> **Exercise requirements**
Whenever a line contains the string "resL", copy it out of the entries.

[[ Given data open ]]

From an optimization exercise on the open Yosys and OpenROAD flow, aimed at a short achievable clock period and few clock cycles per item; shortcuts taken in it are not production practice.
Only simulation tests tie the RTL to the original design; equivalence was not proved.
Power figures rest on the tool's default switching activity, not on a simulated workload.

==> design.v <==
package cpuIsaPkg;
	typedef enum logic [31-27:0] {
		opNop  = 5'd0,
		opAdd  = 5'd1,
		opSub  = 5'd2,
		opAnd  = 5'd3,
		opOr   = 5'd4,
		opAddi = 5'd5,
		opAndi = 5'd6,
		opOri  = 5'd7,
		opLdi  = 5'd8,
		opOut  = 5'd9
	} opcodeT;
	typedef logic [4-1:0] regSelT;
	typedef logic [18:0] immT;
	typedef logic [32-1:0] wordT;
endpackage
package cpuCtrlPkg;
	localparam int OUT_DEPTH = 5;
	localparam int HALF = 16;
endpackage
`timescale 1ns/100ps
module selectEncode (
	input  logic [32-1:0] ir,
	output logic                   isRR,
	output logic                   isImm,
	output logic                   isLdi,
	output logic                   isOut,
	output logic                   isSub,
	output logic                   isAnd,
	output logic                   isOr
);
	logic [31-27:0] op;
	assign op    = ir[31:27];
	assign isRR  = (op == cpuIsaPkg::opAdd) || (op == cpuIsaPkg::opSub) || (op == cpuIsaPkg::opAnd) || (op == cpuIsaPkg::opOr);
	assign isImm = (op == cpuIsaPkg::opAddi) || (op == cpuIsaPkg::opAndi) || (op == cpuIsaPkg::opOri) || (op == cpuIsaPkg::opLdi);
	assign isLdi = (op == cpuIsaPkg::opLdi);
	assign isOut = (op == cpuIsaPkg::opOut);
	assign isSub = (op == cpuIsaPkg::opSub);
	assign isAnd = (op == cpuIsaPkg::opAnd) || (op == cpuIsaPkg::opAndi);
	assign isOr  = (op == cpuIsaPkg::opOr) || (op == cpuIsaPkg::opOri);
endmodule
`timescale 1ns/100ps
module registerFile (
	input  logic                      clock,
	input  logic                      arstN,
	input  logic [16-1:0]     wsel,
	input  logic [32-1:0]    wdata,
	input  logic [16-1:0]     selA,
	input  logic [16-1:0]     selB,
	output logic [32-1:0]    rdA,
	output logic [32-1:0]    rdB
);
	logic [32-1:0] regs [16];
	always_ff @(posedge clock or negedge arstN) begin
		if (!arstN) begin
			for (int i = 0; i < 16; i++) begin
				regs[i] <= '0;
			end
		end else begin
			for (int i = 0; i < 16; i++) begin
				if (wsel[i]) begin
					regs[i] <= wdata;
				end
			end
		end
	end
	always_comb begin
		rdA = '0;
		rdB = '0;
		for (int i = 0; i < 16; i++) begin
			rdA = rdA | ({32{selA[i]}} & regs[i]);
			rdB = rdB | ({32{selB[i]}} & regs[i]);
		end
	end
endmodule
`timescale 1ns/100ps
module aluUnit #(
	parameter int H = 16
) (
	input  logic [H-1:0] aReg,
	input  logic [H-1:0] bReg,
	input  logic [H-1:0] z,
	input  logic         fwdA,
	input  logic         fwdB,
	input  logic         cin,
	input  logic         selNN,
	input  logic         selZB,
	input  logic         selAZ,
	input  logic         selAnZ,
	input  logic         selZZa,
	input  logic         selZZs,
	input  logic         selAnd,
	input  logic         selOr,
	output logic [H-1:0] bOut,
	output logic [H-1:0] result,
	output logic         cout
);
	logic [H-1:0] a;
	logic [H-1:0] b;
	logic [H+1:0] sumNN, sumZB, sumAZ, sumAnZ;
	assign sumNN  = {1'b0, aReg, cin} + {1'b0, bReg, cin};
	assign sumZB  = {1'b0, z, cin}    + {1'b0, bReg, cin};
	assign sumAZ  = {1'b0, aReg, cin} + {1'b0, z, cin};
	assign sumAnZ = {1'b0, aReg, cin} + {1'b0, ~z, cin};
	assign a    = fwdA ? z : aReg;
	assign b    = fwdB ? z : bReg;
	assign bOut = b;
	assign result = ({H{selNN}}  & sumNN[H:1])
	              | ({H{selZB}}  & sumZB[H:1])
	              | ({H{selAZ}}  & sumAZ[H:1])
	              | ({H{selAnZ}} & sumAnZ[H:1])
	              | ({H{selZZa}} & {z[H-2:0], cin})
	              | ({H{selZZs}} & {H{~cin}})
	              | ({H{selAnd}} & (a & b))
	              | ({H{selOr}}  & (a | b));
	assign cout = (selNN  & sumNN[H+1])
	            | (selZB  & sumZB[H+1])
	            | (selAZ  & sumAZ[H+1])
	            | (selAnZ & sumAnZ[H+1])
	            | (selZZa & z[H-1])
	            | (selZZs & cin);
endmodule
`timescale 1ns/100ps
module controlUnit (
	input  logic                   clock,
	input  logic                   arstN,
	input  logic                   acceptOut,
	input  logic                   push,
	input  logic [32-1:0] pushData,
	output logic                   instrReady,
	output logic [32-1:0] outData,
	output logic                   outValid,
	input  logic                   outReady
);
	localparam int N = cpuCtrlPkg::OUT_DEPTH;
	logic [32-1:0] q  [N];
	logic [N-1:0]           qv;
	logic [32-1:0] s  [N];
	logic [N-1:0]           sv;
	logic                   pop;
	logic                   headHold;
	logic [32-1:0] head, headCopy, headNext;
	logic [N:0]             owed;
	logic [N:0]             owedNext;
	assign pop = qv[0] & outReady;
	always_comb begin
		for (int k = 0; k < N; k++) begin
			if (pop) begin
				s[k]  = (k == N-1) ? q[k] : q[k+1];
				sv[k] = (k == N-1) ? 1'b0 : qv[k+1];
			end else begin
				s[k]  = q[k];
				sv[k] = qv[k];
			end
		end
	end
	always_comb begin
		case ({acceptOut, pop})
			2'b10:   owedNext = {owed[N-1:0], 1'b1};
			2'b01:   owedNext = {1'b0, owed[N:1]};
			default: owedNext = owed;
		endcase
	end
	always_comb begin
		if (push && !sv[0])
			headNext = pushData;
		else
			headNext = s[0];
	end
	assign headHold = qv[0] & !outReady;
	always_ff @(posedge clock) begin
		head <= headHold ? headCopy : headNext;
		if (push || pop) begin
			headCopy <= headNext;
		end
		for (int k = 1; k < N; k++) begin
			if (push && !sv[k] && sv[k-1]) begin
				q[k] <= pushData;
			end else begin
				q[k] <= s[k];
			end
		end
	end
	always_ff @(posedge clock or negedge arstN) begin
		if (!arstN) begin
			qv         <= '0;
			owed       <= '0;
			instrReady <= 1'b0;
		end else begin
			for (int k = 0; k < N; k++) begin
				qv[k] <= push && !sv[k] && (k == 0 || sv[k-1]) ? 1'b1 : sv[k];
			end
			owed       <= owedNext;
			instrReady <= !owedNext[N-1];
		end
	end
	assign q[0]     = head;
	assign outData  = head;
	assign outValid = qv[0];
endmodule
`timescale 1ns/100ps
module cpuTop (
	input  logic                   clock,
	input  logic                   arstN,
	input  logic [32-1:0] instrData,
	input  logic                   instrValid,
	output logic                   instrReady,
	output logic [32-1:0] outData,
	output logic                   outValid,
	input  logic                   outReady
);
	localparam int H = cpuCtrlPkg::HALF;
	localparam int W = 32;
	logic accept;
	logic            pRR, pImm, pLdi, pOut, pSub, pAnd, pOr;
	logic [4-1:0] pa, pb, pc, pbSel;
	logic            pZeroA, pUseB;
	cpuIsaPkg::wordT ir;
	logic            vD;
	logic            isRR, isImm, isOut, isSub, isAnd, isOr;
	logic            zeroA, useB;
	logic [16-1:0] selA, selB, dstOH;
	logic            h1A, h1B, h2A, h2B, h3A, h3B;
	cpuIsaPkg::wordT immExt;
	cpuIsaPkg::wordT rdA, rdB;
	logic            wrD, addT;
	cpuIsaPkg::wordT aNext, bNext;
	logic [H-1:0]    aL1, bL1;
	logic [W-H-1:0]  aH1, bH1;
	logic            f1A1, f1B1, h2A1, h2B1, sub1;
	logic            sNN1, sZB1, sAZ1, sAnZ1, sZZa1, sZZs1, sAnd1, sOr1;
	logic            wen1, out1;
	logic [4-1:0] dst1;
	logic [16-1:0] dstOH1;
	logic [H-1:0]    bOutL, resL;
	logic            coutL;
	logic [H-1:0]    zL;
	logic [W-H-1:0]  aH2, bH2;
	logic            c16;
	logic            f1A2, f1B2;
	logic            sNN2, sZB2, sAZ2, sAnZ2, sZZa2, sZZs2, sAnd2, sOr2;
	logic            wen2, out2;
	logic [4-1:0] dst2;
	logic [16-1:0] dstOH2;
	logic [H-1:0]    outL;
	logic [W-H-1:0]  bOutH, resH;
	logic            coutH;
	logic [W-H-1:0]  zH;
	logic [H-1:0]    zL2;
	logic [16-1:0] dstOHW;
	assign accept = instrValid & instrReady;
	selectEncode u_selectEncode (
		.ir(instrData), .isRR(pRR), .isImm(pImm), .isLdi(pLdi), .isOut(pOut),
		.isSub(pSub), .isAnd(pAnd), .isOr(pOr)
	);
	assign pa     = instrData[26:23];
	assign pb     = instrData[22:19];
	assign pc     = instrData[18:15];
	assign pbSel  = pOut ? pa : pc;
	assign pZeroA = pLdi & (pb == '0);
	assign pUseB  = !pImm;
	always_ff @(posedge clock) begin
		ir    <= instrData;
		isRR  <= pRR;
		isImm <= pImm;
		isOut <= pOut;
		isSub <= pSub;
		isAnd <= pAnd;
		isOr  <= pOr;
		zeroA <= pZeroA;
		useB  <= pUseB;
		for (int i = 0; i < 16; i++) begin
			selA[i]  <= (pb == i) & !pZeroA;
			selB[i]  <= (pbSel == i);
			dstOH[i] <= (pa == i) & (pRR | pImm);
		end
		h1A <= wrD  & (ir[26:23] == pb) & !pZeroA;
		h1B <= wrD  & (ir[26:23] == pbSel) & pUseB;
		h2A <= wen1 & (dst1 == pb) & !pZeroA;
		h2B <= wen1 & (dst1 == pbSel) & pUseB;
		h3A <= wen2 & (dst2 == pb);
		h3B <= wen2 & (dst2 == pbSel);
	end
	always_ff @(posedge clock or negedge arstN) begin
		if (!arstN) begin
			vD <= 1'b0;
		end else begin
			vD <= accept;
		end
	end
	assign immExt = {{(W - 18 - 1){ir[18]}}, ir[18:0]};
	assign wrD    = vD & (isRR | isImm);
	assign addT   = !isAnd & !isOr;
	registerFile u_registerFile (
		.clock(clock), .arstN(arstN),
		.wsel(dstOHW), .wdata({zH, zL2}),
		.selA(selA), .selB(selB),
		.rdA(rdA), .rdB(rdB)
	);
	always_comb begin
		if (zeroA)
			aNext = '0;
		else if (h2A)
			aNext = {rdA[W-1:H], zL};
		else if (h3A)
			aNext = {zH, zL2};
		else
			aNext = rdA;
		if (isImm)
			bNext = immExt;
		else if (h2B)
			bNext = {rdB[W-1:H], zL};
		else if (h3B)
			bNext = {zH, zL2};
		else
			bNext = rdB;
		if (isSub)
			bNext = ~bNext;
	end
	always_ff @(posedge clock) begin
		aL1 <= aNext[H-1:0];
		bL1 <= bNext[H-1:0];
		aH1 <= aNext[W-1:H];
		bH1 <= bNext[W-1:H];
	end
	always_ff @(posedge clock) begin
		f1A1  <= h1A;
		f1B1  <= h1B;
		h2A1  <= h2A & !h1A;
		h2B1  <= h2B & !h1B;
		sub1  <= isSub;
		sNN1  <= addT & !h1A & !h1B;
		sZB1  <= addT & h1A & !h1B;
		sAZ1  <= addT & !h1A & h1B & !isSub;
		sAnZ1 <= addT & !h1A & h1B & isSub;
		sZZa1 <= addT & h1A & h1B & !isSub;
		sZZs1 <= addT & h1A & h1B & isSub;
		sAnd1 <= isAnd;
		sOr1  <= isOr;
		dst1  <= ir[26:23];
	end
	always_ff @(posedge clock or negedge arstN) begin
		if (!arstN) begin
			wen1  <= 1'b0;
			out1  <= 1'b0;
			dstOH1 <= '0;
		end else begin
			wen1  <= wrD;
			out1  <= vD & isOut;
			dstOH1 <= vD ? dstOH : '0;
		end
	end
	aluUnit #(.H(H)) u_aluLow (
		.aReg(aL1), .bReg(bL1), .z(zL),
		.fwdA(f1A1), .fwdB(f1B1), .cin(sub1),
		.selNN(sNN1), .selZB(sZB1), .selAZ(sAZ1), .selAnZ(sAnZ1),
		.selZZa(sZZa1), .selZZs(sZZs1), .selAnd(sAnd1), .selOr(sOr1),
		.bOut(bOutL), .result(resL), .cout(coutL)
	);
	always_ff @(posedge clock) begin
		zL   <= resL;
		outL <= bOutL;
		aH2  <= h2A1 ? zH : aH1;
		bH2  <= h2B1 ? (sub1 ? ~zH : zH) : bH1;
	end
	always_ff @(posedge clock) begin
		c16   <= coutL;
		f1A2  <= f1A1;
		f1B2  <= f1B1;
		sNN2  <= sNN1;
		sZB2  <= sZB1;
		sAZ2  <= sAZ1;
		sAnZ2 <= sAnZ1;
		sZZa2 <= sZZa1;
		sZZs2 <= sZZs1;
		sAnd2 <= sAnd1;
		sOr2  <= sOr1;
		dst2  <= dst1;
	end
	always_ff @(posedge clock or negedge arstN) begin
		if (!arstN) begin
			wen2  <= 1'b0;
			out2  <= 1'b0;
			dstOH2 <= '0;
		end else begin
			wen2  <= wen1;
			out2  <= out1;
			dstOH2 <= dstOH1;
		end
	end
	aluUnit #(.H(W-H)) u_aluHigh (
		.aReg(aH2), .bReg(bH2), .z(zH),
		.fwdA(f1A2), .fwdB(f1B2), .cin(c16),
		.selNN(sNN2), .selZB(sZB2), .selAZ(sAZ2), .selAnZ(sAnZ2),
		.selZZa(sZZa2), .selZZs(sZZs2), .selAnd(sAnd2), .selOr(sOr2),
		.bOut(bOutH), .result(resH), .cout(coutH)
	);
	always_ff @(posedge clock) begin
		zH  <= resH;
		zL2 <= zL;
	end
	always_ff @(posedge clock or negedge arstN) begin
		if (!arstN) begin
			dstOHW <= '0;
		end else begin
			dstOHW <= dstOH2;
		end
	end
	controlUnit u_controlUnit (
		.clock(clock), .arstN(arstN),
		.acceptOut(accept & pOut),
		.push(out2), .pushData({bOutH, outL}),
		.instrReady(instrReady),
		.outData(outData), .outValid(outValid), .outReady(outReady)
	);
endmodule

[[ Given data closed ]]

> **Response to this exercise**
	logic [H-1:0]    bOutL, resL;
		.bOut(bOutL), .result(resL), .cout(coutL)
		zL   <= resL;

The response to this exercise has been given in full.